I've been given a few sets of MS-Excel worksheets with a lot of nested data in areas, and I have researching for a few hours looking for a way to reduce each 'id' row to single rows. Specifically merging 'Step ID', 'Install Steps', and 'Expected step' into single lines with some formatting.
Here is shortened simple of the data within the Excel sheets I need to convert.

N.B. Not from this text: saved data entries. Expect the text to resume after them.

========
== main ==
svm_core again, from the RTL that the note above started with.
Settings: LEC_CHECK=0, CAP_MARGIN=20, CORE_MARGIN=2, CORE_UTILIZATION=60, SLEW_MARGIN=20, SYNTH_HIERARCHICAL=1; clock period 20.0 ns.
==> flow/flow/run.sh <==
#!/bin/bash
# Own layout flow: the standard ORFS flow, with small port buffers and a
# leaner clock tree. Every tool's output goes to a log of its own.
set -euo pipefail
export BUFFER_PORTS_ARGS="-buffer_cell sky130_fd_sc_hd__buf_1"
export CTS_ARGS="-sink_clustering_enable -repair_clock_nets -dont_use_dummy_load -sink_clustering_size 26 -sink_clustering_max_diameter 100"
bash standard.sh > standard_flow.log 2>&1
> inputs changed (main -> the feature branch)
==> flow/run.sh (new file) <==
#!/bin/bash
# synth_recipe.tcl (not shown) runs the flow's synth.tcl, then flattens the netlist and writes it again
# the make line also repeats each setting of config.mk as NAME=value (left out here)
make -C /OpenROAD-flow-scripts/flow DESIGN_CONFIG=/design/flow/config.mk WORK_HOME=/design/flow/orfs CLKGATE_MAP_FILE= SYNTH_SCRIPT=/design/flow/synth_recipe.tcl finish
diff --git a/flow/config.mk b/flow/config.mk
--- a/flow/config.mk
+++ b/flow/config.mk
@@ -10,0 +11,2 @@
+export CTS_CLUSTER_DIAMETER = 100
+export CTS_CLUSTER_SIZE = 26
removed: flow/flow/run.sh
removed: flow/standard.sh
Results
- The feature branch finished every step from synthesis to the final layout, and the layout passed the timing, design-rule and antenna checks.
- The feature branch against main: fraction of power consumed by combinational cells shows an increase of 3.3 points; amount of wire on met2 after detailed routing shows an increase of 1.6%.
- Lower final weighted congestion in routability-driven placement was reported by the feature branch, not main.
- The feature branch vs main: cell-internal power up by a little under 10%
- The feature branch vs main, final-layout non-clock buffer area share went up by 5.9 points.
What follows belongs to an exercise in optimizing a design on an open flow for small area; a production flow would make more cautious choices.
Where RTL was checked, it was by simulation tests only, not by an equivalence proof against the original.
The RTL of run 1 was laid out without a check of its function.
Power is estimated from default activity; no workload was simulated.

==> flow/design.v <==
module veml6035_ctrl (
  input         clk,
  input         rst,
  input         cmd_valid,
  input  [63:0] cmd_word,
  output        cmd_ready,
  output [2:0]  status,
  output [63:0] result,
  output [15:0] err,
  output [1:0]  state,
  output        tx_req,
  output [1:0]  tx_op,
  output [6:0]  tx_addr,
  output [1:0]  tx_len,
  output [23:0] tx_wdata,
  output        tx_stop,
  input         tx_ack,
  input  [7:0]  tx_rdata,
  input         tx_fail
);
  localparam ST_OK = 3'd0, ST_BUS = 3'd1, ST_IDM = 3'd2, ST_INV = 3'd3, ST_ILL = 3'd4,
             ST_NONE = 3'd7;
  localparam S_UNINIT = 2'd0, S_PROBING = 2'd1, S_CONFIGURED = 2'd2, S_FAILED = 2'd3;
  localparam [31:0] LENS_ONE = 32'h0001_0000;
  localparam PC_S0 = 5'd0,  PC_S1 = 5'd1,  PC_RW = 5'd2,  PC_WW = 5'd3,
             PC_ALS = 5'd4, PC_FLG = 5'd5, PC_FREL = 5'd7,
             PC_A0 = 5'd8,  PC_FIN = 5'd15, PC_B0 = 5'd16, PC_FFLG = 5'd23,
             PC_L0 = 5'd24, PC_L1 = 5'd25, PC_R0 = 5'd26, PC_R1 = 5'd27,
             PC_FLENS = 5'd31;
  localparam E_IDLE = 3'd0, E_PRE = 3'd1, E_LUX = 3'd2, E_ADDW = 3'd3,
             E_ARITH = 3'd4, E_CLAMP = 3'd5, E_ROT = 3'd6;
  reg        running;
  reg [2:0]  status_r;      
  reg [58:0] rr;
  reg [7:0]  err_reg;
  reg [2:0]  err_step;
  reg [2:0]  err_cause;
  reg [1:0]  state_r;
  reg [31:0] lens;
  reg [23:0] W;
  reg        treq;
  reg [1:0]  top;
  reg [1:0]  polls;         
  reg [4:0]  pc;
  reg [57:0] P;
  reg [2:0]  eop;
  reg [5:0]  cnt;
  assign cmd_ready = !running;
  assign status    = running ? 3'd6 : status_r;
  assign result    = {{5{rr[58]}}, rr};    
  assign err       = {err_reg, 1'b0, err_step, 1'b0, err_cause};
  assign state     = state_r;
  assign tx_req    = treq;
  assign tx_op     = top;
  assign tx_addr   = 7'h29;
  assign tx_len    = {(top != 2'd0) | wrp, top == 2'd0};
  assign tx_wdata  = {wr_p ? (P[15:0] | wconst) : W[23:8], keep_reg ? W[7:0] : sreg};
  assign tx_stop   = wrp;
  wire [3:0]  d_op   = cmd_word[3:0];
  wire [15:0] d_data = cmd_word[31:16];
  wire [31:0] d_arg  = cmd_word[63:32];
  wire z_reg  = (cmd_word[15:8] == 8'd0);
  wire z_data = (d_data == 16'd0);
  wire z_arg  = (d_arg == 32'd0);
  reg       d_legal;
  reg [4:0] d_pc;
  always @(*) begin
    d_pc = PC_FIN;
    case (d_op)
      4'h1:    begin d_legal = z_reg && z_data && z_arg; d_pc = PC_B0; end
      4'h2:    begin d_legal = z_data && z_arg;          d_pc = PC_RW; end
      4'h3:    begin d_legal = z_arg;                    d_pc = PC_WW; end
      4'h4:    begin d_legal = z_reg && z_data && z_arg; d_pc = PC_ALS; end
      4'h5:    begin d_legal = z_reg && z_data && z_arg; d_pc = PC_L0; end
      4'h6:    begin d_legal = z_reg && (d_data[15:1] == 15'd0) && z_arg; d_pc = PC_S0; end
      4'h7:    begin d_legal = z_reg && z_arg;           d_pc = PC_A0; end
      4'h8:    begin d_legal = z_reg && z_data && z_arg; d_pc = PC_FLG; end
      4'h9:    begin d_legal = z_reg && z_data && z_arg; d_pc = PC_FLENS; end
      4'hA:    d_legal = z_reg && z_data;
      4'hB:    begin d_legal = z_reg && z_data && z_arg; d_pc = PC_R0; end
      default: d_legal = 1'b0;
    endcase
    if (cmd_word[7:4] != 4'd0)
      d_legal = 1'b0;
  end
  wire d_inv = (d_op == 4'h7) && (d_data[15] || z_data);
  wire d_ok  = d_legal && !d_inv;
  function wr_of(input [4:0] p);
    wr_of = p == PC_S1 || p == PC_WW || p == PC_R1 || p == 5'd10 || p == 5'd11 ||
            p == 5'd12 || p == 5'd14 || (p[4:3] == 2'b10 && p[2:0] != 3'd2);
  endfunction
  wire pcfin = (pc[2:0] == 3'b111);
  wire wrp   = wr_of(pc);       
  reg [4:0] pc_next;
  always @(*) begin
    if (pc == PC_S1 || pc == PC_RW || pc == PC_WW || pc == PC_ALS || pc == PC_L1)
      pc_next = PC_FIN;
    else if (pc == PC_FLG)
      pc_next = PC_FFLG;
    else if (pc == PC_R1)
      pc_next = PC_FREL;
    else
      pc_next = pc + 5'd1;
  end
  reg [7:0]  sreg;
  reg        keep_reg;
  reg        wr_p;          
  reg [15:0] wconst;
  always @(*) begin
    keep_reg = (pc == PC_RW) || (pc == PC_WW);
    wr_p     = (pc[4:3] == 2'b10) || (pc == 5'd11) || (pc == 5'd12);
    wconst   = (pc == 5'd19) ? 16'h1000 : (pc == 5'd20) ? 16'hFFFF : 16'h0000;
    sreg = {5'd0,
            pc == PC_ALS || pc == 5'd8 || pc == PC_L1 || pc == PC_FLG || pc == 5'd18,
            pc == PC_FLG || pc == 5'd12 || pc == 5'd16 || pc == 5'd17 || pc == 5'd21 ||
              pc == 5'd18 || pc == 5'd22,
            pc == 5'd11 || pc == 5'd20 || pc == 5'd18 || pc == 5'd22};
  end
  reg rb_bit1;
  always @(*) begin
    case (pc)
      PC_S0:        rb_bit1 = W[8];
      5'd9, PC_R0:  rb_bit1 = 1'b0;
      5'd13:        rb_bit1 = 1'b1;
      default:      rb_bit1 = tx_rdata[1];
    endcase
  end
  wire [3:0] it = {tx_rdata[1:0], W[15:14]};
  wire [2:0] k_res = (it[3:2] == 2'b00) ? {1'b0, ~it[1:0]} :
                     (it[3:2] == 2'b11) ? 3'd5 : 3'd4;
  wire [1:0] k_gf  = tx_rdata[4] ? 2'd3 : 2'd0;
  wire [3:0] k_new = {1'b0, k_res} + {2'b0, k_gf} + {3'd0, ~tx_rdata[2]} + {3'd0, ~tx_rdata[3]} - 4'd1;
  wire e_idle  = (eop == E_IDLE);
  wire e_whole = (eop == E_PRE) || (eop == E_LUX) || (eop == E_ADDW) || (eop == E_ROT);
  wire e_low   = (eop == E_ARITH) || (eop == E_CLAMP);
  wire c63     = (cnt == 6'd63);
  wire a_mul   = (eop == E_ARITH) && !cnt[5];
  wire a_div   = (eop == E_ARITH) && cnt[5];
  wire a_fin   = (eop == E_ARITH) && c63;
  wire [7:0] dt   = {P[38:32], P[31]};
  wire       dge  = (dt >= 8'd100);
  wire [6:0] drem = dge ? (dt[6:0] + 7'd28) : dt[6:0];
  wire       pass = top[1];
  wire       dq   = pass ? dge : !dge;
  wire       rnz  = (drem != 7'd0);
  wire       inc  = (P[30:0] == 31'd0) && !dge && (dt < 8'd50);
  wire arm_pre = (pc == PC_A0) && (status_r == ST_OK);
  reg  mb;
  always @(*) begin
    case (eop)
      E_PRE:   mb = arm_pre && (cnt[3:0] == 4'd8) && (cnt[5] != cnt[4]);   
      E_LUX:   mb = !cnt[5] && lens[~cnt[4:0]];
      E_ADDW:  mb = (pc != PC_FFLG);
      E_ARITH: mb = a_mul ? P[38] : a_fin;
      default: mb = 1'b0;
    endcase
  end
  wire [15:0] bop  = mb ? W[23:8] : 16'd0;
  reg a0;
  always @(*) begin
    case (eop)
      E_PRE:     a0 = (status_r != ST_OK);
      E_ROT:     a0 = P[57];
      E_CLAMP:   a0 = pass & cnt[5] & cnt[4];
      E_ARITH:   a0 = a_div & dq;
      E_ADDW:    a0 = (pc == PC_FFLG) && (W[23] | W[22]);
      E_LUX:     a0 = (pc == PC_FLENS) && mb;
      default:   a0 = 1'b0;
    endcase
  end
  wire cin = a_fin && (pass ? inc : !rnz);
  wire [57:0] ash = {P[56:0], a0};
  wire [16:0] lo  = {1'b0, ash[15:0]} + {1'b0, bop} + {16'd0, cin};
  wire [31:0] mid = ash[47:16] + {31'd0, lo[16]};
  wire [57:0] snext = {ash[57:48], mid, lo[15:0]};
  wire zhi = (P[31:16] == 16'd0);
  wire e_last = (eop == E_LUX) ? (cnt[5] ? ((cnt[3:0] ^ W[3:0]) == 4'hF) : (cnt[4:0] == 5'd31 && W[3:0] == 4'd0)) :
                c63;
  function [5:0] e_first(input [2:0] e, input p);
    case (e)
      E_ADDW:  e_first = 6'd63;
      E_ARITH: e_first = 6'd16;           
      E_ROT:   e_first = p ? 6'd48 : 6'd22;   
      default: e_first = 6'd0;
    endcase
  endfunction
  wire ack = running && treq && tx_ack;
  reg  a_fail, a_done;
  always @(*) begin
    a_fail = 1'b0;
    a_done = 1'b0;
    if (ack) begin
      case (top)
        2'd0: begin
          if (wrp) begin
            if ((&tx_rdata[3:0]) || pc[4:3] == 2'b10 || pc == PC_R1) a_done = 1'b1;
            else a_fail = 1'b1;
          end else if (!(tx_rdata[0] && tx_rdata[1]))
            a_fail = 1'b1;
        end
        2'd1: a_fail = tx_fail || (tx_rdata != 8'd2);
        2'd2: a_fail = (tx_rdata < 8'd2) && (polls == 2'd3);
        default: a_done = polls[0];
      endcase
    end
  end
  wire a_idm = a_done && (pc == 5'd18) && (W[15:8] != 8'h83);
  reg [2:0] e_start;
  always @(*) begin
    e_start = E_IDLE;
    if ((a_fail && pc != PC_R0) || a_idm)
      e_start = E_PRE;                  
    else if (a_done && (pc == PC_RW || pc == PC_ALS || pc == PC_FLG))
      e_start = E_ADDW;
    else if (a_done && pc == PC_L1)
      e_start = E_LUX;
    else if (a_done && pc == 5'd8)
      e_start = E_ARITH;                
    else if (a_done && pc == 5'd11)
      e_start = E_ROT;                  
    else if (ack && !a_fail && pc == 5'd9) begin
      if (top == 2'd0)
        e_start = zhi ? E_ROT : E_CLAMP;   
      else if (top == 2'd1)
        e_start = E_ARITH;              
      else if (top == 2'd2 && polls == 2'd0 && !zhi)
        e_start = E_CLAMP;              
    end
  end
  wire present  = running && !treq && e_idle && !pcfin && (status_r == ST_OK);
  wire complete = running && !treq && e_idle &&
                  (pcfin || status_r == ST_BUS || status_r == ST_IDM);
  always @(posedge clk) begin
    if (e_whole)
      P <= snext;
    else if (e_low)
      P[38:0] <= {(a_div ? (a_fin ? 7'd0 : drem) : snext[38:32]), snext[31:0]};
    if (rst) begin
      running   <= 1'b0;
      status_r  <= ST_NONE;
      rr        <= 59'd0;
      err_reg   <= 8'd0;
      err_step  <= 3'd0;
      err_cause <= 3'd0;
      state_r   <= S_UNINIT;
      lens      <= LENS_ONE;
      treq      <= 1'b0;
      eop       <= E_IDLE;
    end else begin
      if (e_start != E_IDLE) begin
        eop <= e_start;
        cnt <= e_first(e_start, e_start == E_ROT ? pc == 5'd11 : 1'b0);
      end else if (!e_idle) begin
        cnt <= cnt + 6'd1;
        if (e_last) begin
          if (eop == E_PRE && pc == PC_FLENS && status_r == ST_OK) begin
            eop <= E_LUX;
            cnt <= 6'd0;
          end else if (eop == E_CLAMP && !pass) begin
            eop <= E_ROT;
            cnt <= 6'd22;
          end else
            eop <= E_IDLE;
        end
      end
      if (!running && cmd_valid) begin
        running  <= 1'b1;
        status_r <= !d_legal ? ST_ILL : d_inv ? ST_INV : ST_OK;
        pc       <= d_ok ? d_pc : PC_FIN;
        if (d_ok && d_op == 4'h1)
          state_r <= S_PROBING;
        if (d_ok && d_op == 4'hA)
          lens <= d_arg;
        W        <= cmd_word[31:8];
        top      <= 2'd0;
        eop      <= E_PRE;
        cnt      <= 6'd0;
      end
      if (present) begin
        treq <= 1'b1;
      end
      if (ack) begin
        treq <= 1'b0;
        case (top)
          2'd0: if (!wrp && !a_fail) top <= 2'd1;
          2'd1: begin
            polls[0] <= tx_fail;
            if (!a_fail) begin
              top   <= 2'd2;
              polls <= 2'd0;
            end
          end
          2'd2: begin
            if (tx_rdata >= 8'd2) begin
              top      <= 2'd3;
              polls[0] <= 1'b0;
            end else if (!a_fail)
              polls <= polls + 2'd1;
          end
          default: begin
            if (!polls[0]) begin
              W[15:8]  <= {tx_rdata[7:2], rb_bit1, tx_rdata[0]};
              polls[0] <= 1'b1;
            end else begin
              W[23:16] <= tx_rdata;
              if (pc == PC_L0)
                W[3:0] <= ~k_new;
            end
          end
        endcase
        if (a_fail) begin
          if (pc == PC_R0)
            pc <= PC_FREL;
          else
            status_r <= ST_BUS;
        end else if (a_idm) begin
          status_r <= ST_IDM;
        end else if (a_done) begin
          pc  <= pc_next;
          top <= 2'd0;
        end
      end
      if (complete) begin
        running <= 1'b0;
        rr      <= {status_r != ST_OK, P};
        if (status_r == ST_BUS) begin
          err_reg   <= tx_wdata[7:0];
          err_step  <= (pc[4:3] != 2'b00) ? pc[2:0] : {2'b00, pc == PC_S1};
          err_cause <= (top == 2'd0) ? (wrp ? 3'd1 : 3'd2) :
                       (top == 2'd1) ? (polls[0] ? 3'd3 : 3'd4) : 3'd5;
        end else if (status_r == ST_IDM) begin
          err_reg   <= 8'h07;
          err_step  <= 3'd2;
          err_cause <= 3'd6;
        end else begin
          err_reg   <= 8'd0;
          err_step  <= 3'd0;
          err_cause <= 3'd0;
        end
        if (state_r == S_PROBING)
          state_r <= (status_r == ST_OK) ? S_CONFIGURED : S_FAILED;
        if (pc == PC_FREL)
          state_r <= S_UNINIT;
        if ((state_r == S_PROBING && status_r == ST_OK) || pc == PC_FREL)
          lens <= LENS_ONE;
      end
    end
  end
endmodule
From an optimization exercise on the open Yosys and OpenROAD flow, aimed at small area and few clock cycles per item; shortcuts taken in it are not production practice.
The RTL was checked by simulation tests, not by an equivalence proof against the original design.

==> v14 <==
## gf16_affine_chunk
module gf16_affine_chunk #(
    parameter        LANES = 32,
    parameter [16:0] POLY  = 17'h1100B
) (
    input  wire                  clk,
    input  wire                  rst,
    input  wire                  in_valid,
    output wire                  in_ready,
    input  wire [15:0]           in_scalar,
    input  wire                  in_acc,
    input  wire [LANES-1:0]      in_mask,
    input  wire [16*LANES-1:0]   in_src,
    input  wire [16*LANES-1:0]   in_dst,
    output wire                  out_valid,
    input  wire                  out_ready,
    output wire [16*LANES-1:0]   out_data,
    output wire [LANES-1:0]      out_mask
);
==> module gf16_affine_chunk, before the edit <==
module gf16_affine_chunk #(
    parameter        LANES = 32,
    parameter [16:0] POLY  = 17'h1100B
) (
    input  wire                  clk,
    input  wire                  rst,
    input  wire                  in_valid,
    output wire                  in_ready,
    input  wire [15:0]           in_scalar,
    input  wire                  in_acc,
    input  wire [LANES-1:0]      in_mask,
    input  wire [16*LANES-1:0]   in_src,
    input  wire [16*LANES-1:0]   in_dst,
    output wire                  out_valid,
    input  wire                  out_ready,
    output wire [16*LANES-1:0]   out_data,
    output wire [LANES-1:0]      out_mask
);
    wire [80:0] lm_lo, lm_hi;
    gf16_scalar_prep u_prep_lo (.a(in_scalar), .lm(lm_lo));
    gf16_scalar_prep u_prep_hi (.a(in_scalar), .lm(lm_hi));
    wire [16*LANES-1:0] lane_res;
    genvar g;
    generate
        for (g = 0; g < LANES; g = g + 1) begin : lane
            wire [15:0] p;
            gf16_lane_mul u_mul (
                .lm (g < LANES/2 ? lm_lo : lm_hi),
                .s  (in_src[16*g +: 16]),
                .p  (p)
            );
            assign lane_res[16*g +: 16] = p ^ (in_dst[16*g +: 16] & {16{in_acc}});
        end
    endgenerate
    reg                 out_valid_q;
    reg [16*LANES-1:0]  out_data_q;
    reg [LANES-1:0]     out_mask_q;
    assign in_ready = !out_valid_q || out_ready;
    always @(posedge clk) begin
        if (rst) begin
            out_valid_q <= 1'b0;
        end else if (in_valid && in_ready) begin
            out_valid_q <= 1'b1;
        end else if (out_ready) begin
            out_valid_q <= 1'b0;
        end
    end
    always @(posedge clk) begin
        if (in_ready) begin
            out_data_q <= lane_res;
            out_mask_q <= in_mask;
        end
    end
    assign out_valid = out_valid_q;
    assign out_data  = out_data_q;
    assign out_mask  = out_mask_q;
endmodule
What follows belongs to an exercise in optimizing a design on an open flow for small area, a short achievable clock period and few clock cycles; a production flow would make more cautious choices. The RTL was checked by simulation tests, not by an equivalence proof against the original design. Power figures rest on the tool's default switching activity, not on a simulated workload.

[flow/design.v]
module add_pfx #(
    parameter W = 32
) (
    input  wire [W-1:0] a,
    input  wire [W-1:0] b,
    input  wire         ci,
    output wire [W-1:0] s,
    output wire         co
);
    localparam L = (W <= 2) ? 1 : (W <= 4) ? 2 : (W <= 8) ? 3 : (W <= 16) ? 4 : (W <= 32) ? 5 : 6;
    wire [W-1:0] g0 = a & b;
    wire [W-1:0] p0 = a ^ b;
    wire [W-1:0] G [0:L];
    wire [W-1:0] P [0:L];
    assign G[0] = {g0[W-1:1], g0[0] | (p0[0] & ci)};
    assign P[0] = p0;
    genvar l, i;
    generate
        for (l = 0; l < L; l = l + 1) begin : lv
            for (i = 0; i < W; i = i + 1) begin : bt
                if (((i >> l) & 1) == 1) begin : op
                    assign G[l+1][i] = G[l][i] | (P[l][i] & G[l][((i >> l) << l) - 1]);
                    assign P[l+1][i] = P[l][i] & P[l][((i >> l) << l) - 1];
                end else begin : pass
                    assign G[l+1][i] = G[l][i];
                    assign P[l+1][i] = P[l][i];
                end
            end
        end
    endgenerate
    assign s  = p0 ^ {G[L][W-2:0], ci};
    assign co = G[L][W-1];
endmodule
module inc_pfx #(
    parameter W = 24
) (
    input  wire [W-1:0] a,
    input  wire         ci,
    output wire [W-1:0] s,
    output wire         co
);
    localparam L = (W <= 2) ? 1 : (W <= 4) ? 2 : (W <= 8) ? 3 : (W <= 16) ? 4 : (W <= 32) ? 5 : 6;
    wire [W-1:0] P [0:L];
    assign P[0] = a;
    genvar l, i;
    generate
        for (l = 0; l < L; l = l + 1) begin : lv
            for (i = 0; i < W; i = i + 1) begin : bt
                if (((i >> l) & 1) == 1) begin : op
                    assign P[l+1][i] = P[l][i] & P[l][((i >> l) << l) - 1];
                end else begin : pass
                    assign P[l+1][i] = P[l][i];
                end
            end
        end
    endgenerate
    assign s  = a ^ ({P[L][W-2:0], 1'b1} & {W{ci}});
    assign co = ci & P[L][W-1];
endmodule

| Name | ID | Host | Step ID | Install Step | Expected step | Extra |
|---|---|---|---|---|---|---|
| Test1 | 4 | Cat | 1 | Move x to y | x is with y | x will protest |
| 2 | move x away from y | x and y are not together | y will protest | |||
| Test2 | 5 | Dog | 1 | remove x from tank | y is alone | |
| 2 | Drop duplicate of y, y2 in tank | y1 is not alone | y1 will protest | |||
| 3 | Drop more duplicates of y into tank, y3 and y4 | y1 and y2 will protest | ||||
| test 3 | 6 | Dog | 1 | empty tank | nothing is in tank |
And I am looking to transform this excel sheet into the following
| Name | ID | Host | Install Step | Expected step | Extra |
|---|---|---|---|---|---|
| Test1 | 4 | Cat | 1 - Move x to y 2 - move x away from y |
1 - x is with y 2 - x and y are not together |
1 - x will protest 2 - y will protest |
| Test2 | 5 | Dog | 1 - remove x from tank 2 - Drop duplicate of y, y2 in tank 3 - Drop more duplicates of y into tank, y3 and y4 |
1 - y is alone 2 - y1 is not alone |
2 - y1 will protest <br / > y1 and y2 will protest |
| Test3 | 6 | Dog | 1 - empty tank | 1 - nothing is in tank |
I have testing a few of the other Stackoverflow questions and repsonses for pandas, but the few that closely match my need just fill in the empty areas with duplicate data.